Estos casos nada aislados, recuerdan a una mujer revolucionaria en el sentido estricto de la palabra, cuya lucha fue silenciada acribillándola en el cráneo para luego arrojarla al canal Landwehr de Berlín. ¿Su nombre? Rosa Luxemburgo y nació un 5 de marzo de 1871 en Polonia.
Luxemburgo nunca se declaró como feminista, no porque no creyera en la importancia de la emancipación femenina y su papel político, ni porque no padeciera en carne propia la (doble) discriminación (era mujer y judía); aunque fue una gran oradora y la máxima teórica marxista, fundadora del Partido Comunista de Alemania y líder principal de la Liga Espartaquista, constantemente evitaba apersonarse en sus discursos o en debates contra colegas hombres (como Karl Kautsky) que trataban de limitar la participación política de las mujeres a los temas acordes con la llamada cuestión femenina. A pesar de acallamientos, comentarios machistas e insultos, nunca pretendió que ser mujer fuera un motivo de condescendencia.
Sin embargo, su aportación y participación en la lucha por los derechos de las mujeres proletarias, junto con su amiga Clara Zetkin con quien colaboró infinitamente en el periódico La Igualdad, dejó bases importantes que revisar para entender por qué el feminismo ha avanzado a pasos cortos a lo largo de la historia. Hay quienes hablan de los pequeños grandes logros sobre materia de derechos de las mujeres, pasando por alto el hecho de que la mayoría de las ocasiones los logros son parciales o responden a intereses limitados. RL realizó tajantes críticas hacia lo que denominaba feminismo burgués, bajo el argumento de que, como en otros momentos de la historia, cuando es preciso acoger causas de minorías el sistema capitalista (y también el socialista) se da a la tarea de reclutar a los sectores de la población que considere útiles; en aquel entonces fueron las mujeres; en su momento dado ha sido la población negra o la comunidad LGBTTTIQ.
Para Rosa Luxemburgo, que escribió el discurso de 1912 El sufragio de las mujeres y la lucha de clases, la lucha por el voto de la mujer no funge de manera reivindicativa a nivel universal, la cuestión de apoyar el sufragio femenino sin importar la raza o la clase social sería un primer escalón para llevar a las mujeres obreras a la emancipación. Décadas antes de este pensamiento, Maria Stewart, la primera mujer estadounidense en hablar en público, dejaba clara esta situación: si para una mujer blanca es difícil ser tomada en serio, los derechos de las mujeres negras eran un chiste de mesa en las reuniones burguesas.

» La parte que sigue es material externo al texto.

<file path="config.mk">
export PLATFORM = sky130hd
export DESIGN_NAME = collision_detector
export DESIGN_NICKNAME = d
export VERILOG_FILES = /design/src/rtl/pacman_pkg.sv /design/src/rtl/collision_detector_ghost_match.sv /design/src/rtl/collision_detector.sv
export SDC_FILE = /design/constraint.sdc
export NUM_CORES = 1
export LEC_CHECK = 0
export ABC_AREA = 1
export CORE_MARGIN = 5
export CORE_UTILIZATION = 42
export DETAILED_ROUTE_END_ITERATION = 7
export GPL_TIMING_DRIVEN = 0
export PLACE_DENSITY = 0.83
export SLEW_MARGIN = 20
export SYNTH_ARGS = -nofsm -noshare
export SYNTH_HDL_FRONTEND = slang
export SYNTH_SLANG_ARGS = --single-unit
</file>
<file path="constraint.sdc">
create_clock -name CLOCK_50 -period 1.8 [get_ports CLOCK_50]
set_input_delay 0.18 -clock CLOCK_50 [delete_from_list [all_inputs] [get_ports CLOCK_50]]
set_output_delay 0.18 -clock CLOCK_50 [all_outputs]
set_load 0.03 [all_outputs]
</file>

Aterrizando estas ideas de hace un siglo a hoy, ¿qué sucede con las trabajadoras domésticas o con aquellas mujeres de servicio de limpieza público?, ¿qué hay con los derechos de las mujeres indígenas, de las transexuales o las de la tercera edad? Lo que hace falta es empatía real para hacer que todas las intersecciones que forman o no parte de los diversos movimientos feministas logren encontrarse para un verdadero bien común.